Whether or not we have an interest in this genre, we share a universal interest in its goal. We all want to be better, to flourish, to have stronger relationships, more success and fewer worries. Any healthy person does. And it is therefore imperative that we remember and do not forget that Torah is the ultimate self improvement program. As Rambam writes:
“Every commandment from among these six hundred and thirteen commandments exists either with a view to communicating a correct opinion, or to putting an end to an unhealthy opinion, or to communicating a rule of justice, or to warding off an injustice, or to endowing men with a noble morality quality, or to warning them against an evil moral quality. Thus all are bound up with three things: opinions, moral qualities, and political civic actions.”
Without exception, God’s commandments come to improve us in mind, character, and as a body politic. There are six hundred and thirteen commandments but no exceptions to this rule.
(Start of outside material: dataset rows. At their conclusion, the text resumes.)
### src/rtl/sw_debounce_pkg.sv
// Shared constants and helpers for the switch/button input conditioner.
// Board-level wrappers reuse the debounce constant and event-record widths.
package sw_debounce_pkg;

  // 1 ms at a 100 MHz system clock.
  localparam int DEBOUNCE_1MS_100MHZ = 100000;

  // Event record field widths. The channel field is sized for the largest
  // supported channel count (16); instances narrow it with chan_width().
  localparam int EV_CHAN_MAX_W = 4;
  localparam int EV_LEVEL_W    = 1;

  typedef struct packed {
    logic [EV_CHAN_MAX_W-1:0] chan;
    logic [EV_LEVEL_W-1:0]    level;
  } ev_rec_t;

  // $clog2 with a floor of one bit, so single-channel and DEBOUNCE_CYCLES=1
  // builds still get a legal vector width.
  function automatic int clog2_min1(input int value);
    int w;
    w = $clog2(value);
    return (w < 1) ? 1 : w;
  endfunction

endpackage

### src/rtl/sw_debounce_chan.sv
// One switch channel: two-flop synchronizer, debounce counter, stable level
// register and registered one-cycle rise/fall pulses.
//
// accept/accept_level flag the cycle in which the stable level is about to
// change, so the parent can set its pending bit on the same edge as
// stable/rise/fall.
module sw_debounce_chan
  import sw_debounce_pkg::*;
#(
  parameter int DEBOUNCE_CYCLES = DEBOUNCE_1MS_100MHZ,
  parameter int CNT_W           = clog2_min1(DEBOUNCE_CYCLES)
) (
  input  logic clk,
  input  logic rst,
  input  logic sw,
  output logic stable,
  output logic rise,
  output logic fall,
  output logic accept,
  output logic accept_level
);

  localparam logic [CNT_W-1:0] CNT_LAST = CNT_W'(DEBOUNCE_CYCLES - 1);

  logic             s1;
  logic             s2;
  logic [CNT_W-1:0] cnt;

  // The synchronized level has disagreed with the stable level long enough.
  assign accept       = (s2 != stable) && (cnt == CNT_LAST);
  assign accept_level = s2;

  // Two-flop synchronizer for the asynchronous pin.
  always_ff @(posedge clk) begin
    if (rst) begin
      s1 <= 1'b0;
      s2 <= 1'b0;
    end else begin
      s1 <= sw;
      s2 <= s1;
    end
  end

  // Debounce counter: restarts whenever s2 matches the stable level (i.e. on
  // every bounce back), and clears again once a new level is accepted.
  always_ff @(posedge clk) begin
    if (rst) begin
      cnt <= '0;
    end else if (s2 == stable) begin
      cnt <= '0;
    end else if (cnt == CNT_LAST) begin
      cnt <= '0;
    end else begin
      cnt <= cnt + 1'b1;
    end
  end

  // Stable level and its edge pulses, all registered on the accept edge.
  always_ff @(posedge clk) begin
    if (rst) begin
      stable <= 1'b0;
      rise   <= 1'b0;
      fall   <= 1'b0;
    end else begin
      rise <= accept && s2;
      fall <= accept && !s2;
      if (accept) begin
        stable <= s2;
      end
    end
  end

endmodule

### src/rtl/sw_debounce.sv
// Switch/button input conditioner: N debounced channels plus an event stream
// reporting each debounced change as (channel, new level).
//
// Handshake: an event transfers on a clock edge where ev_valid && ev_ready.
// Once ev_valid is high it stays high and ev_chan/ev_level hold until that
// transfer; ev_ready while ev_valid is low is ignored. ev_ready only gates
// register enables, so no output is combinational on any input.
//
// Each channel owns one pending bit and pending level. The single output
// register reloads from the lowest-index pending channel whenever it is empty
// or transferring, giving one event per cycle back to back. A change landing
// on a channel that is still pending (and not being loaded that cycle)
// overwrites the pending level and sets the sticky ev_overflow flag.
module sw_debounce
  import sw_debounce_pkg::*;
#(
  parameter int N               = 4,
  parameter int DEBOUNCE_CYCLES = DEBOUNCE_1MS_100MHZ,
  parameter int CHAN_W          = clog2_min1(N)
) (
  input  logic              clk,
  input  logic              rst,
  input  logic [N-1:0]      sw,
  output logic [N-1:0]      sw_stable,
  output logic [N-1:0]      sw_rise,
  output logic [N-1:0]      sw_fall,
  output logic              ev_valid,
  input  logic              ev_ready,
  output logic [CHAN_W-1:0] ev_chan,
  output logic              ev_level,
  output logic              ev_overflow
);

  logic [N-1:0] accept;
  logic [N-1:0] accept_level;

  logic [N-1:0] pending;
  logic [N-1:0] pend_level;

  logic [N-1:0] pending_nxt;
  logic [N-1:0] pend_level_nxt;
  logic [N-1:0] load_mask;

  logic              out_free;
  logic              pick_hit;
  logic [CHAN_W-1:0] pick_chan;
  logic              pick_level;
  logic              ovf_set;

  for (genvar g = 0; g < N; g++) begin : g_chan
    sw_debounce_chan #(
      .DEBOUNCE_CYCLES(DEBOUNCE_CYCLES)
    ) u_chan (
      .clk          (clk),
      .rst          (rst),
      .sw           (sw[g]),
      .stable       (sw_stable[g]),
      .rise         (sw_rise[g]),
      .fall         (sw_fall[g]),
      .accept       (accept[g]),
      .accept_level (accept_level[g])
    );
  end

  // Output register can take a new event when empty or transferring.
  assign out_free = !ev_valid || ev_ready;

  // Lowest-index pending channel; scanning downward lets the lowest win.
  always_comb begin
    pick_hit   = 1'b0;
    pick_chan  = '0;
    pick_level = 1'b0;
    for (int i = N - 1; i >= 0; i--) begin
      if (pending[i]) begin
        pick_hit   = 1'b1;
        pick_chan  = CHAN_W'(i);
        pick_level = pend_level[i];
      end
    end
  end

  // Pending bitmap update: loads clear first, then new changes set. A change
  // on a channel being loaded this cycle is a fresh pending entry, not a loss.
  always_comb begin
    pending_nxt    = pending;
    pend_level_nxt = pend_level;
    load_mask      = '0;
    ovf_set        = 1'b0;
    for (int i = 0; i < N; i++) begin
      if (out_free && pick_hit && (pick_chan == CHAN_W'(i))) begin
        load_mask[i]   = 1'b1;
        pending_nxt[i] = 1'b0;
      end
      if (accept[i]) begin
        if (pending[i] && !load_mask[i]) begin
          ovf_set = 1'b1;
        end
        pending_nxt[i]    = 1'b1;
        pend_level_nxt[i] = accept_level[i];
      end
    end
  end

  // Pending state and sticky overflow flag.
  always_ff @(posedge clk) begin
    if (rst) begin
      pending     <= '0;
      pend_level  <= '0;
      ev_overflow <= 1'b0;
    end else begin
      pending    <= pending_nxt;
      pend_level <= pend_level_nxt;
      if (ovf_set) begin
        ev_overflow <= 1'b1;
      end
    end
  end

  // Event output register; channel/level only change when a new event loads.
  always_ff @(posedge clk) begin
    if (rst) begin
      ev_valid <= 1'b0;
      ev_chan  <= '0;
      ev_level <= 1'b0;
    end else if (out_free) begin
      ev_valid <= pick_hit;
      if (pick_hit) begin
        ev_chan  <= pick_chan;
        ev_level <= pick_level;
      end
    end
  end

endmodule

### config.mk
export PLATFORM = sky130hd
export DESIGN_NAME = sw_debounce
export DESIGN_NICKNAME = d
export VERILOG_FILES = /design/src/rtl/sw_debounce_pkg.sv /design/src/rtl/sw_debounce_chan.sv /design/src/rtl/sw_debounce.sv
export SDC_FILE = /design/constraint.sdc
export NUM_CORES = 1
export LEC_CHECK = 0
export CAP_MARGIN = 40
export CELL_PAD_IN_SITES_DETAIL_PLACEMENT = 0
export CELL_PAD_IN_SITES_GLOBAL_PLACEMENT = 1
export CORE_MARGIN = 2
export CORE_UTILIZATION = 45
export CTS_CLUSTER_SIZE = 16
export DETAILED_ROUTE_END_ITERATION = 10
export GPL_TIMING_DRIVEN = 0
export PLACE_DENSITY_LB_ADDON = 0.12
export SLEW_MARGIN = 20
export SYNTH_ARGS = -nofsm -noshare
export SYNTH_HDL_FRONTEND = slang
export SYNTH_SLANG_ARGS = --single-unit
### constraint.sdc
create_clock -name clk -period 2.4 [get_ports clk]
set_clock_uncertainty 0.15 [all_clocks]
set_input_delay 0.24 -clock clk [delete_from_list [all_inputs] [get_ports clk]]
set_output_delay 0.24 -clock clk [all_outputs]
set_load 0.02 [all_outputs]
In Devarim,  we read that “You will observe and perform (the laws), because they are your wisdom and understanding before the nations, which shall hear all these hukkim, statutes, and say: surely this great community is a wise and understanding people.”
Regarding this, Rambam writes convincingly: “Now if there is a thing for which no reason is known and that does not either procure something useful or ward off something harmful, why should one say of one who believes in it or practices it that he is wise and understanding and of great worth?”
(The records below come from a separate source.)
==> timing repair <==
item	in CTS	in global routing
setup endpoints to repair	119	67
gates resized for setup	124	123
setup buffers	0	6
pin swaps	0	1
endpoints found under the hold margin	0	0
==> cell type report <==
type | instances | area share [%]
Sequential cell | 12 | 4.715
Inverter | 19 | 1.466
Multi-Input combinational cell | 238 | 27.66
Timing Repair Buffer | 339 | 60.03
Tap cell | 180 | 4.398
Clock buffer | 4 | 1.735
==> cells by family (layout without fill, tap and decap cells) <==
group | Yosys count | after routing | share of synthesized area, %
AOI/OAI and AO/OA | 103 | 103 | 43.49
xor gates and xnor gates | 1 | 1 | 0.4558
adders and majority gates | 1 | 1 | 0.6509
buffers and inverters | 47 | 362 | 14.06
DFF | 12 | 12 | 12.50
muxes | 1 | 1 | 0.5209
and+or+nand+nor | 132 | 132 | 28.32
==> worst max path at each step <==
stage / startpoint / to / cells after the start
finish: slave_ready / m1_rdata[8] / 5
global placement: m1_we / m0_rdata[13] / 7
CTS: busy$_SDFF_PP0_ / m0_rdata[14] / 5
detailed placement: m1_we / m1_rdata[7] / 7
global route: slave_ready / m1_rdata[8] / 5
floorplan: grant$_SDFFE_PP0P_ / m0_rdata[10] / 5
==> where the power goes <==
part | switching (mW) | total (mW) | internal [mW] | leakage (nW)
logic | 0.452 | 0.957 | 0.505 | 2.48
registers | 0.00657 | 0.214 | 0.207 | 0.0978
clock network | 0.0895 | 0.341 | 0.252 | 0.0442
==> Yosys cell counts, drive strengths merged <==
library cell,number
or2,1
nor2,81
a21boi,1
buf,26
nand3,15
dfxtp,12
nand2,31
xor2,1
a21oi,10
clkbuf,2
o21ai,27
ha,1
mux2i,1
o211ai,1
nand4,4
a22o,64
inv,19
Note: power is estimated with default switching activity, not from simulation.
Let me be clear now about two very important points:
In short, we must know that Torah is wise, that, fundamentally, the mitzvot make sense and are useful. We should let this engage our intellectual curiosity and our desire to see improvements in our lots. Such study- and the performance of the mitzvot which must follow it- will result in personal wisdom, growth, too many blessings to count or even acknowledge, and yes, I believe, acclaim.
 Translated by Shlomo Pines (University of Chicago Press: 1969), Part 3, chapter 31.
 See Sifra, Rashi, and Ramban there; this prohibition refers only to the mother.
 He continues “ואין העם נהנין בהם אבל מהרהרים אחריהם בלבם ומקבלים אותם ליראת המלכות”. We complain and do not enjoy many things which are good for us.
 See MT Laws of Temurah 4:13 where the Rambam makes this argument explicitly.
 See Ramban to Deut. 22:6-7. Translation by Moshe Sokolow in Studies in the Weekly Parashah Based on the Lessons of Nehama Leibowitz (Urim: 2008), page 179.
 Cf. no. 1.
Deut. 4:6 וּשְׁמַרְתֶּם֮ וַעֲשִׂיתֶם֒ כִּ֣י הִ֤וא חׇכְמַתְכֶם֙ וּבִ֣ינַתְכֶ֔ם לְעֵינֵ֖י הָעַמִּ֑ים אֲשֶׁ֣ר יִשְׁמְע֗וּן אֵ֚ת כׇּל־הַחֻקִּ֣ים הָאֵ֔לֶּהוְאָמְר֗וּ רַ֚ק עַם־חָכָ֣ם וְנָב֔וֹן הַגּ֥וֹי הַגָּד֖וֹל הַזֶּֽה׃
 Cf. no 1. See however, Ramban to Deut. 4:8 and Drashot HaRan 1 and 9 for a different view: it is our closeness with God that will result in such acclaim.